Information-Theoretic Framework for Network Anomaly Detection: Enabling online application of statistical learning models to high-speed traffic

University essay from KTH/Matematisk statistik

Abstract: With the current proliferation of cyber attacks, safeguarding internet facing assets from network intrusions, is becoming a vital task in our increasingly digitalised economies. Although recent successes of machine learning (ML) models bode the dawn of a new generation of intrusion detection systems (IDS); current solutions struggle to implement these in an efficient manner, leaving many IDSs to rely on rule-based techniques. In this paper we begin by reviewing the different approaches to feature construction and attack source identification employed in such applications. We refer to these steps as the framework within which models are implemented, and use it as a prism through which we can identify the challenges different solutions face, when applied in modern network traffic conditions. Specifically, we discuss how the most popular framework -- the so called flow-based approach -- suffers from significant overhead being introduced by its resource heavy pre-processing step.
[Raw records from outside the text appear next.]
==> src/rtl/rcdc_pkg.sv <==
// Shared constants, register indexes and inter-module types of the RGB 3x3
// convolution filter. No dependencies.
package rcdc_pkg;

  // Default sizes, handed to the top level as parameter defaults.
  localparam int DEF_MAX_WIDTH  = 1024;
  localparam int DEF_MAX_HEIGHT = 1024;
  localparam int DEF_COEF_BITS  = 12;

  // Kernel geometry and pixel range.
  localparam int KSIZE   = 3;
  localparam int TAPS    = KSIZE * KSIZE;
  localparam int PIX_W   = 8;
  localparam int PIX_MAX = 255;
  localparam int NLANES  = 3;

  // Fixed widths of the configuration and result fields.
  localparam int DIV_W  = 12;
  localparam int SIZE_W = 11;
  localparam int POS_W  = 10;

  // Configuration register indexes.
  localparam int CFG_AW = 3;
  localparam logic [CFG_AW-1:0] REG_COEF_TOP    = 3'd0;
  localparam logic [CFG_AW-1:0] REG_COEF_MID    = 3'd1;
  localparam logic [CFG_AW-1:0] REG_COEF_BOTTOM = 3'd2;
  localparam logic [CFG_AW-1:0] REG_DIVISOR     = 3'd3;
  localparam logic [CFG_AW-1:0] REG_WIDTH       = 3'd4;
  localparam logic [CFG_AW-1:0] REG_HEIGHT      = 3'd5;

  // Status and result of one colour lane.
  typedef struct packed {
    logic             done;
    logic [PIX_W-1:0] value;
  } lane_res_t;

  // Position and frame marker of the interior pixel in flight.
  typedef struct packed {
    logic [POS_W-1:0] row;
    logic [POS_W-1:0] col;
    logic             last;
  } pos_t;

endpackage

==> src/rtl/rcdc_merge.sv <==
// Merging stage: joins the three lane results and the pixel position into
// the output word register. Uses rcdc_pkg.
module rcdc_merge (
  input  logic                                        clk,
  input  logic                                        rst_n,
  input  logic                                        load_i,
  input  logic [rcdc_pkg::NLANES-1:0][rcdc_pkg::PIX_W-1:0] value_i,
  input  rcdc_pkg::pos_t                              pos_i,
  output logic                                        ready_o,
  output logic                                        out_tvalid,
  input  logic                                        out_tready,
  output logic [47:0]                                 out_tdata,
  output logic                                        out_tlast
);
  import rcdc_pkg::*;

  logic        valid_r;
  logic [47:0] data_r;
  logic        last_r;

  assign ready_o = !valid_r || out_tready;

  // Valid flag of the output register.
  always_ff @(posedge clk) begin
    if (!rst_n) begin
      valid_r <= 1'b0;
    end else if (load_i) begin
      valid_r <= 1'b1;
    end else if (out_tready) begin
      valid_r <= 1'b0;
    end
  end

  // Output word: red, green, blue, row, column from bit 0 up.
  always_ff @(posedge clk) begin
    if (load_i) begin
      data_r <= {4'b0, pos_i.col, pos_i.row, value_i[2], value_i[1], value_i[0]};
      last_r <= pos_i.last;
    end
  end

  assign out_tvalid = valid_r;
  assign out_tdata  = data_r;
  assign out_tlast  = last_r;

endmodule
To address these issues, we propose the Information Theoretic Framework for Network Anomaly Detection (ITF-NAD); whose purpose is to facilitate online application of statistical learning models onto high-speed network links, as well as provide a method of identifying the sources of traffic anomalies. Its development was inspired by previous work on information theoretic-based anomaly and outlier detection, and employs modern techniques of entropy estimation over data streams. Furthermore, a case study of the framework's detection performance over 5 different types of Denial of Service (DoS) attacks is undertaken, in order to illustrate its potential use for intrusion detection and mitigation. The case study resulted in state-of-the-art performance for time-anomaly detection of single source as well as distributed attacks, and show promising results regarding its ability to identify underlying sources.